Integrating Biogas of Municipal Wastes, Solar and Wind Sources for Sustainable Hydrogen Generation: A Techno-Economic Study by Optimization and Machine Learning Methods

• Published in: IOP conference series. Earth and environmental science Vol. 1520; no. 1; pp. 12003 - 12008
• Main Authors: Sekhar Santhappan, Joseph, Gopinath, Arun S, Boddu, Muralikrishna, Ahmed Yousif Al-Nofli, Maryam, Bora, Satyanarayana
• Format: Journal Article
• Language: English
• Published: Bristol IOP Publishing 01.07.2025
• Subjects: Alternative energy sources; Biofuels; Biogas; Datasets; Digesters; Gasification; Hydrogen; Hydrogen production; Learning algorithms; Machine learning; Meteorological data; Municipal wastes; Municipal wastewater; Net zero; Optimization; Parameters; Photovoltaic cells; Photovoltaics; Python; Renewable energy sources; Renewable resources; Sustainability; Wastewater; Wind power; Wind turbines; Oman
• ISSN: 1755-1307; 1755-1315; 1755-1315
• DOI: 10.1088/1755-1315/1520/1/012003

The combined use of biofuel from biowaste gasification and renewable energy sources is an attractive method for sustainable hydrogen generation. This strategy can contribute to the implementation of the net-zero emissions target of several countries, including Oman. Therefore, this study combines machine learning (ML) and HOMER Pro’s optimization methods for predictions. The software ‘OriginPro’ analysed the Pearson coefficient of data sets and removed the redundant input parameters. The Python code used in this study employed two machine learning (ML) methods to analyse the potential of ML techniques to interrelate the performance parameters. The daily hydrogen load considered is 200 kg, which can fuel 40 hydrogen cars in a fuel station.

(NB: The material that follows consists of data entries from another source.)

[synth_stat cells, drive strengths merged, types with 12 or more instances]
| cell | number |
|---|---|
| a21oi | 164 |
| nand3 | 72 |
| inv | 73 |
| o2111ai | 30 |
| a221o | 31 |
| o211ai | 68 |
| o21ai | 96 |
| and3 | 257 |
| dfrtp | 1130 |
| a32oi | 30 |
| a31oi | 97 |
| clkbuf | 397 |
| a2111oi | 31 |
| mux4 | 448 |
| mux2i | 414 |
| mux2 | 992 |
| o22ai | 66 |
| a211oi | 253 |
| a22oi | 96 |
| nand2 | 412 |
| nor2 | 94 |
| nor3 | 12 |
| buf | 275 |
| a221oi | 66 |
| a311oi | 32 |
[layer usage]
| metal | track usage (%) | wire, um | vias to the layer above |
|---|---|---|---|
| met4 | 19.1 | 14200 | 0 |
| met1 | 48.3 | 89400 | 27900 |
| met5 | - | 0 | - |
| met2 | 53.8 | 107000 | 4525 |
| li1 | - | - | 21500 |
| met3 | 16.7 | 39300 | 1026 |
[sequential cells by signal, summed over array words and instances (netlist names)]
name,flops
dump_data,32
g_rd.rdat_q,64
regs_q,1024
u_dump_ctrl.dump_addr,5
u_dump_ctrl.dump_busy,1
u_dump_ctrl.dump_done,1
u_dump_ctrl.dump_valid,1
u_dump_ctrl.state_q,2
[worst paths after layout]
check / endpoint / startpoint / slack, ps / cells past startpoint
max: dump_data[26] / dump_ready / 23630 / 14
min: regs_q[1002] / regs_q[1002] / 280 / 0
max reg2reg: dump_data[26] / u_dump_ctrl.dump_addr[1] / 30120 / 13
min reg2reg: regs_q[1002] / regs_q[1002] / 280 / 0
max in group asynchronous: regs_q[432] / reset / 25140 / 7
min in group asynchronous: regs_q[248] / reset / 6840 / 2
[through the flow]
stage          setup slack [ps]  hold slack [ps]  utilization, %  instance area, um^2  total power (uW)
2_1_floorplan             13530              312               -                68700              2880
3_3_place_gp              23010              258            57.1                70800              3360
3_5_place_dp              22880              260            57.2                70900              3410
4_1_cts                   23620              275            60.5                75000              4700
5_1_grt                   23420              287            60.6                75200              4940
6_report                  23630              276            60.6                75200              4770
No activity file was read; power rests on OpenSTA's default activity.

The biodigesters of municipal wastewater (MWW) supplied the fuel to biogas generators (BG). The electrolyzer used power from BG, a photovoltaic (PV) array, a battery bank (BB), and a wind turbine (WT). The simulation used 28 combinations of renewable energy systems. Based on weather data from Khasab, Oman, the levelized cost of hydrogen (LCOH), the net present cost of the system, biogas use, and the amount of wastewater that the system will need are estimated to be $3.06 to $5.34 per kg, $2,854,670 to $3,869,221, 232,268 to 2,494,004 m per year, and 2,476 to 23,537 m per day. The comparison of LCOH with literature proves the feasibility of MWW utilization in sustainable hydrogen generation. The selected ML models’ determinants (R²) are above 0.99, and the mean square, root mean square, and mean absolute errors are below 0.005. Thus, this analysis confirms the validity of the multiple input, single output regression ML approach for the selected numerical data sets.